Overall the evidence-based ASA transfusion guidelines concluded that "blood transfusions should not be dictated by a single haemoglobin transfusion trigger, but instead should be based on the patient's risk of developing complications of inadequate oxygenation". Thus, blood transfusion would generally be indicated, but not mandatory, at Hb levels lower than 6.0 g/dL (3.7 mmol/L) and rarely indicated in patients with haemoglobin higher than 10.0 g/dL (6.2 mmol/L) [23]. In many types of major surgery these recommendations have been followed and the use of transfusions reduced, but despite previously published guidelines, there remains substantial variation in the practice of transfusing patients and physicians often use haemoglobin level to decide when to transfuse [19]. Further, despite institutional efforts to restrain blood transfusions in cardiac surgery, the frequency remains high, and annually more than 3 million patients receive more than 11 million units of blood in the United States [4], and transfusion rates are varying widely, from less than 10% at some institutions to more than 90% at others [17,31]. Thus, the use of blood and blood products is still common clinical practice in cardiac and vascular surgery.
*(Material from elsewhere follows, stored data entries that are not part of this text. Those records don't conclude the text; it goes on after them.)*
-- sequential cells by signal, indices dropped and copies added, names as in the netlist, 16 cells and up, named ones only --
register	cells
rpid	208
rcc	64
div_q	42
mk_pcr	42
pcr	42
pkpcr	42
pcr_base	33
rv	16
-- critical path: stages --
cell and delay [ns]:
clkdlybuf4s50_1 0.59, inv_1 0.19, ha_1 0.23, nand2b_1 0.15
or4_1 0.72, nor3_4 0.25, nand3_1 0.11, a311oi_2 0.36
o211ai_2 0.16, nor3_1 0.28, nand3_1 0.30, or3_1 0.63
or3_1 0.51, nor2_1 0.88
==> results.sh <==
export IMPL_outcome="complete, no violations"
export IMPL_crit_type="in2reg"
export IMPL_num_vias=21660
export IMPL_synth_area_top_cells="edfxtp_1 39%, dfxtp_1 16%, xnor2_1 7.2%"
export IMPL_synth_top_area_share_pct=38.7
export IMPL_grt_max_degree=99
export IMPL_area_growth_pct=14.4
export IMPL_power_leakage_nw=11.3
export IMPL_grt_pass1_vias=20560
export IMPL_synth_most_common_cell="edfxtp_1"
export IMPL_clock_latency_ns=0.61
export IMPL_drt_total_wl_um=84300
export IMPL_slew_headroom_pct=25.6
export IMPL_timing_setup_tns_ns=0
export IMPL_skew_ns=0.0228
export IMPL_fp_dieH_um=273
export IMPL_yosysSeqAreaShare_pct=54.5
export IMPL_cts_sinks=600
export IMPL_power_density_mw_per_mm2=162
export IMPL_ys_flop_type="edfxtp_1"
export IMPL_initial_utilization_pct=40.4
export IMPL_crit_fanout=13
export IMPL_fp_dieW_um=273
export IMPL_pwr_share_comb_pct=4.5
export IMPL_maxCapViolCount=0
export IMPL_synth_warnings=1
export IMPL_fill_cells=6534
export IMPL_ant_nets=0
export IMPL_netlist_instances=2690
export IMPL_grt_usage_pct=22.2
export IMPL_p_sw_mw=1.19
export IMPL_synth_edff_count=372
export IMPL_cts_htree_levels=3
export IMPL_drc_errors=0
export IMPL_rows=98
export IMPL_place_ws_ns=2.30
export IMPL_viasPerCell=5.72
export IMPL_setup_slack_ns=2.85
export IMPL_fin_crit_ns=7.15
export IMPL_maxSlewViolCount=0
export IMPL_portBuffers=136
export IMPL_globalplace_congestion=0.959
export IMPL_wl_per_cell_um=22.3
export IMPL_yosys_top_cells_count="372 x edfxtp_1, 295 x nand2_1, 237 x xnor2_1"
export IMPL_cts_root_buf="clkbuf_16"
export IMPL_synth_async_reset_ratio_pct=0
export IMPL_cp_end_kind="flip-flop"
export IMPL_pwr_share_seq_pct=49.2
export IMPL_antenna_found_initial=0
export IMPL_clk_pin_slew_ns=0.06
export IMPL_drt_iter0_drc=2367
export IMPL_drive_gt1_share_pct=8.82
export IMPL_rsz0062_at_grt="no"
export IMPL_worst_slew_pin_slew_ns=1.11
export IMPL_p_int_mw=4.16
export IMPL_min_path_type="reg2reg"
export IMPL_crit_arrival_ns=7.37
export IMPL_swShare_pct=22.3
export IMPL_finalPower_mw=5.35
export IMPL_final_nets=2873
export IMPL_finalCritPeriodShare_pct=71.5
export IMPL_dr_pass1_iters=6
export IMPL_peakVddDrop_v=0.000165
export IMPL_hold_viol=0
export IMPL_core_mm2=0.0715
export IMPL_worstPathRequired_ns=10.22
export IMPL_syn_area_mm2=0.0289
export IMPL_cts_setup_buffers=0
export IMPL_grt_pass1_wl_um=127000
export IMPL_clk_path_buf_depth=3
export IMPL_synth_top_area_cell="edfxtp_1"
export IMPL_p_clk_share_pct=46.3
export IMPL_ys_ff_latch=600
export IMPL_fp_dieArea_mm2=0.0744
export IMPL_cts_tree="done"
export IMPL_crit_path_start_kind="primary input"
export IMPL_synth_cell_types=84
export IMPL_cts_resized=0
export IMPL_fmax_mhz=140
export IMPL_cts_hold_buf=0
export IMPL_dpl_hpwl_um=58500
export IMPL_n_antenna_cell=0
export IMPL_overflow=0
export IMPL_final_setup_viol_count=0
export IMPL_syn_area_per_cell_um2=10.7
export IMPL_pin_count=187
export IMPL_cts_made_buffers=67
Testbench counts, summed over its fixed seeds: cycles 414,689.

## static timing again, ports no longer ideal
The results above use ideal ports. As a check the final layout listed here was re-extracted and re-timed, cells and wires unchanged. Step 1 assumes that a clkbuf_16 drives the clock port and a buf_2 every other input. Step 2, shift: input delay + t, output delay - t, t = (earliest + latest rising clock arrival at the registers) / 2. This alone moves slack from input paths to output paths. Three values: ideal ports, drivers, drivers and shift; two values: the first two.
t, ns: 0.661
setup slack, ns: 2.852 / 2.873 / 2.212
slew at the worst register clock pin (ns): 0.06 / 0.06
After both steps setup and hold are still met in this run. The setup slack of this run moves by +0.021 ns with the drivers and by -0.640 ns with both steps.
Studies of cardiac surgical patients have shown that correction of the haemodilution following cardiopulmonary bypass with blood transfusions increased mortality [32]. Further, lowering the transfusion threshold in patients undergoing coronary artery bypass surgery (CABG) from 9 to 8 g/dL (5.6-5.0 mmol/L) was neither followed by a higher mortality nor an increase in adverse effects [33], which indicates that patients with coexisting cardiac diseases, including coronary artery disease, tolerate moderate anaemia. A recent study concluded that in patients with a moderate to high risk for death a restrictive strategy (Hb < 7.5 g/dL regarding blood transfusion was equal to a liberal strategy with respect to outcomes [31]. In contrast, one study indicated that blood transfusions may decrease mortality in elderly patients with admission haematocrit (Hct) below 30% and acute myocardial infarction [35]. Further, studies have shown an increased in-hospital mortality in patients with lower preoperative haemoglobin levels [34] and correlation between preoperative haematocrit and 30-day mortality [36]. However, when adjusted and compensated for comorbidity (EuroSCORE [37]) the 30-day mortality was independent of Hb level.
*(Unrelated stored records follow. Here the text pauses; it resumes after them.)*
Background: an optimization exercise with open tools, aiming at small area, a short achievable clock period and few clock cycles. Do not read the settings as production practice. Only simulation tests tie the RTL to the original design; equivalence was not proved.

## run 1
==> flow/design.v <==
module vlq_codec (
    input  wire         clk,
    input  wire         rst,
    input  wire         req_valid,
    output wire         req_ready,
    input  wire [4:0]   req_op,
    input  wire [127:0] req_value,
    input  wire [127:0] req_acc,
    input  wire [31:0]  req_cap,
    input  wire [31:0]  req_len,
    output wire         rsp_valid,
    output wire [31:0]  rsp_count,
    output wire [127:0] rsp_acc,
    output wire         rsp_term,
    output wire [1:0]   rsp_status,
    output wire         mem_valid,
    output wire         mem_we,
    output wire [31:0]  mem_addr,
    output wire [7:0]   mem_wdata,
    input  wire         mem_ready,
    input  wire [7:0]   mem_rdata
);
    localparam [1:0] F_SIZE = 2'd0, F_ENC = 2'd1, F_DEC = 2'd2;
    localparam [1:0] W_32 = 2'd0, W_64 = 2'd1, W_128 = 2'd2;
    localparam [1:0] ST_OK = 2'd0, ST_NOCAP = 2'd1, ST_INCOMPLETE = 2'd2,
                     ST_ILLEGAL = 2'd3;
    reg         sz_q, wr_q, rd_q, rsp_q, mv_q, rdy_q;
    reg         size_q;          
    reg [1:0]   width_q;
    reg         orient_r_q;      
    reg [127:0] x_q;             
    reg [31:0]  c_q;             
    reg [31:0]  rem_q;           
    reg [7:0]   wd_q;            
    reg         term_q;
    reg [1:0]   status_q;
    wire [1:0] req_width  = req_op[4:3];
    wire       req_orient = req_op[2];
    wire [1:0] req_func   = req_op[1:0];
    wire       req_illegal = (req_width == 2'b11) || (req_func == 2'b11);
    reg  [18:0] nz_r32, nz_r64, nz_r128, nz_l32, nz_l64, nz_l128, nz;
    reg  [18:0] nz_q;
    integer g;
    always @(*) begin
        nz_r32 = 19'd0; nz_r64 = 19'd0; nz_r128 = 19'd0;
        nz_l32 = 19'd0; nz_l64 = 19'd0; nz_l128 = 19'd0;
        for (g = 0; g < 18; g = g + 1) nz_r128[g] = |req_value[7*g +: 7];
        nz_r128[18] = |req_value[127:126];
        for (g = 0; g < 9; g = g + 1)  nz_r64[g]  = |req_value[7*g +: 7];
        nz_r64[9] = req_value[63];
        for (g = 0; g < 4; g = g + 1)  nz_r32[g]  = |req_value[7*g +: 7];
        nz_r32[4] = |req_value[31:28];
        for (g = 0; g < 4; g = g + 1)  nz_l32[g]  = |req_value[31 - 7*g -: 7];
        nz_l32[4] = |req_value[3:0];
        for (g = 0; g < 9; g = g + 1)  nz_l64[g]  = |req_value[63 - 7*g -: 7];
        nz_l64[9] = req_value[0];
        for (g = 0; g < 18; g = g + 1) nz_l128[g] = |req_value[127 - 7*g -: 7];
        nz_l128[18] = |req_value[1:0];
        case ({req_width, req_orient})
            3'b001:  nz = nz_r32;
            3'b011:  nz = nz_r64;
            3'b000:  nz = nz_l32;
            3'b010:  nz = nz_l64;
            3'b100:  nz = nz_l128;
            default: nz = nz_r128;
        endcase
    end
    reg [4:0] sz_n, sz_m;
    reg       cap_lt;
    always @(*) begin
        sz_n = 5'd1;
        sz_m = 5'd0;
        cap_lt = 1'b0;
        for (g = 0; g < 19; g = g + 1) begin
            if (nz_q[g] || g == 0) begin
                sz_n = g + 1;
                sz_m = g;
            end
            if ((nz_q[g] || g == 0) && rem_q[4:0] <= g)
                cap_lt = 1'b1;
        end
    end
    wire cap_short = rem_q[5] && cap_lt;
    reg [6:0] grp0;
    always @(*) begin
        if (orient_r_q)
            grp0 = x_q[6:0];
        else case (width_q)
            W_32:    grp0 = x_q[31:25];
            W_64:    grp0 = x_q[63:57];
            default: grp0 = x_q[127:121];
        endcase
    end
    wire [6:0] b = rd_q ? mem_rdata[6:0] : 7'd0;
    wire shift_up = rd_q ? orient_r_q : ~orient_r_q;
    wire last_write = (c_q[4:0] == 5'd0);
    wire last_read  = (rem_q == 32'd1);
    wire accept = req_valid && rdy_q;
    wire adv    = mv_q && mem_ready;
    wire fin    = adv && (wr_q ? last_write : (!mem_rdata[7] || last_read));
    wire enc_go = !size_q && !cap_short;     
    always @(posedge clk) begin
        if (rst) begin
            sz_q  <= 1'b0;
            wr_q  <= 1'b0;
            rd_q  <= 1'b0;
            rsp_q <= 1'b0;
            mv_q  <= 1'b0;
            rdy_q <= 1'b1;
        end else if (accept) begin
            sz_q  <= !req_illegal && !req_func[1];
            wr_q  <= 1'b0;
            rd_q  <= !req_illegal && req_func == F_DEC && req_len != 32'd0;
            rsp_q <= req_illegal || (req_func == F_DEC && req_len == 32'd0);
            mv_q  <= !req_illegal && req_func == F_DEC && req_len != 32'd0;
            rdy_q <= req_illegal || (req_func == F_DEC && req_len == 32'd0);
        end else if (sz_q) begin
            sz_q  <= 1'b0;
            wr_q  <= enc_go;
            mv_q  <= enc_go;
            rsp_q <= !enc_go;
            rdy_q <= !enc_go;
        end else if (fin) begin
            wr_q  <= 1'b0;
            rd_q  <= 1'b0;
            mv_q  <= 1'b0;
            rsp_q <= 1'b1;
            rdy_q <= 1'b1;
        end else if (rsp_q) begin
            rsp_q <= 1'b0;
        end
    end
    always @(posedge clk)
        nz_q <= nz;
    always @(posedge clk) begin
        if (rdy_q) begin
            width_q    <= req_width;
            orient_r_q <= req_orient;
            size_q     <= !req_func[0];
            term_q     <= 1'b0;
            status_q   <= req_illegal ? ST_ILLEGAL : ST_INCOMPLETE;
        end else if (sz_q) begin
            wd_q       <= {1'b0, grp0};
            status_q   <= (!size_q && cap_short) ? ST_NOCAP : ST_OK;
        end else if (adv) begin
            if (wr_q) begin
                wd_q <= {1'b1, grp0};
            end else begin
                if (!mem_rdata[7]) begin
                    term_q   <= 1'b1;
                    status_q <= ST_OK;
                end
            end
        end
    end
    wire       c_wr   = wr_q && mem_ready;
    wire       c_rd   = rd_q && mem_ready;
    wire       c_hold = !rdy_q && !sz_q && !c_wr && !c_rd;
    wire [4:0] c_szv  = size_q ? sz_n : cap_short ? 5'd0 : sz_m;
    wire [4:0] c_wrv  = last_write ? rem_q[4:0] : c_q[4:0] - 5'd1;
    always @(posedge clk) begin
        c_q <= ({32{sz_q}} & {27'd0, c_szv})
             | ({32{c_wr}} & {27'd0, c_wrv})
             | ({32{c_rd}} & (c_q + 32'd1))
             | ({32{c_hold}} & c_q);
    end
    wire        rem_ld   = rdy_q;
    wire        rem_sz   = sz_q;
    wire        rem_dec  = rd_q && mem_ready;
    wire        rem_hold = !rdy_q && !sz_q && !rem_dec;
    wire [31:0] rem_new  = (req_func == F_DEC) ? req_len :
                           {req_len[31:6], req_cap[31:5] == 27'd0, req_cap[4:0]};
    wire [31:0] rem_m1   = rem_q - 32'd1;
    always @(posedge clk) begin
        rem_q <= ({32{rem_ld}} & rem_new)
               | ({32{rem_sz}} & {27'd0, sz_n})
               | ({32{rem_dec}} & rem_m1)
               | ({32{rem_hold}} & rem_q);
    end
    wire ld_acc  = req_illegal || req_func == F_DEC;
    wire ld_val  = rdy_q && !ld_acc;
    wire ld_a0   = rdy_q && ld_acc;                              
    wire ld_a1   = ld_a0 && (req_illegal || req_width != W_32);   
    wire ld_a2   = ld_a0 && (req_illegal || req_width[1]);       
    wire sh      = adv || sz_q;          
    wire sh_up   = sh && shift_up;
    wire sh_dn   = sh && !shift_up;
    wire w32     = (width_q == W_32);
    wire w128    = width_q[1];
    wire hold    = !rdy_q && !adv && !sz_q;
    wire [127:0] sel_ld_acc = {{64{ld_a2}}, {32{ld_a1}}, {32{ld_a0}}};
    wire [127:0] sel_up = {{64{sh_up && w128}}, {32{sh_up && !w32}}, {32{sh_up}}};
    wire [127:0] sel_dn = {7'd0, {57{sh_dn && w128}}, {7{sh_dn && w128}},
                           {25{sh_dn && !w32}}, {7{sh_dn && !w32}}, {25{sh_dn}}};
    wire [127:0] sel_b  = {{7{sh_dn && w128}}, 57'd0, {7{sh_dn && !w32 && !w128}},
                           25'd0, {7{sh_dn && w32}}, 25'd0};
    always @(posedge clk) begin
        x_q <= ({128{ld_val}} & req_value)
             | (sel_ld_acc & req_acc)
             | (sel_up & {x_q[120:0], b})
             | (sel_dn & {7'd0, x_q[127:7]})
             | (sel_b & {b, 57'd0, b, 25'd0, b, 25'd0})
             | ({128{hold}} & x_q);
    end
    assign req_ready  = rdy_q;
    assign rsp_valid  = rsp_q;
    assign rsp_count  = c_q;
    assign rsp_acc    = x_q;
    assign rsp_term   = term_q;
    assign rsp_status = status_q;
    assign mem_valid  = mv_q;
    assign mem_we     = wr_q;
    assign mem_addr   = c_q;
    assign mem_wdata  = wd_q;
endmodule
The official Danish guidelines are relatively clearly formulated recommending lower thresholds. Erythrocyte transfusion can be considered (after individual clinical evaluation) when: 1) Haemoglobin concentration < 4.3 mmol/l (7 g/dL) and/or clinical symptoms of anaemia in circulatory stable patients without heart disease; 2) Haemoglobin concentration < 5.0 mmol/l (8.0 g/dL) and simultaneous chronic heart disease and/or clinical symptoms on anaemia in circulatory stable patients with chronic heart disease or 3) Haemoglobin concentration < 5.6 mmol/l (9.0 g/dL) and simultaneous acute coronary syndrome in ischaemic phase or life-threatening bleeding. Therefore, Following, there is in general no indication for RBC transfusion, when haemoglobin is above 5.6 mmol/l (9.0 g/dL).
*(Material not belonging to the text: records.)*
This design comes from an exercise in tuning for small area and a short achievable clock period on the open sky130 flow, not from production work. The RTL was checked by simulation tests, not by an equivalence proof against the original design.

**flow/config.mk**
```make
export PLATFORM = sky130hd
export DESIGN_NAME = bam_servo
export DESIGN_NICKNAME = bam_servo
export VERILOG_FILES = /design/flow/design.v
export SDC_FILE = /design/flow/constraint.sdc
export NUM_CORES = 4
export LEC_CHECK = 0
export CAP_MARGIN = 20
export CORE_MARGIN = 2
export CORE_UTILIZATION = 40
export SLEW_MARGIN = 20
export SYNTH_MEMORY_MAX_BITS = 8192
```
**flow/constraint.sdc**
```tcl
create_clock -name core_clock -period 110.0 [get_ports {clk}]
set_input_delay 22.0000 -clock core_clock [delete_from_list [all_inputs] [get_ports {clk}]]
set_output_delay 22.0000 -clock core_clock [all_outputs]
set_load 0.01 [all_outputs]
```
**flow/run.sh**
```bash
#!/bin/bash
# synth_recipe.tcl (not shown) runs the flow's synth.tcl, then flattens the netlist and writes it again
# the make line also repeats each setting of config.mk as NAME=value (left out here)
make -C /OpenROAD-flow-scripts/flow DESIGN_CONFIG=/design/flow/config.mk WORK_HOME=/design/flow/orfs CLKGATE_MAP_FILE= SYNTH_SCRIPT=/design/flow/synth_recipe.tcl finish
```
Haemoglobin and Oxygen Delivery


In situations where oxygen delivery does not match with oxygen consumption, the compensatory mechanisms which get triggered are relatively simple (Figure 1), e.g. decrease in haemoglobin level result in a compensatory increase in either cardiac output (CO) or oxygen extraction or a combination. Furthermore, the relation is independent of the fact that CO changes with age [38] and that the ratio of CO to total blood volume changes from roughly 3:1 in small children to 2:3 or lower in the elderly cardiac patient. Besides the age differences the immediate postoperative period is characterized by significant differences (Figure 2).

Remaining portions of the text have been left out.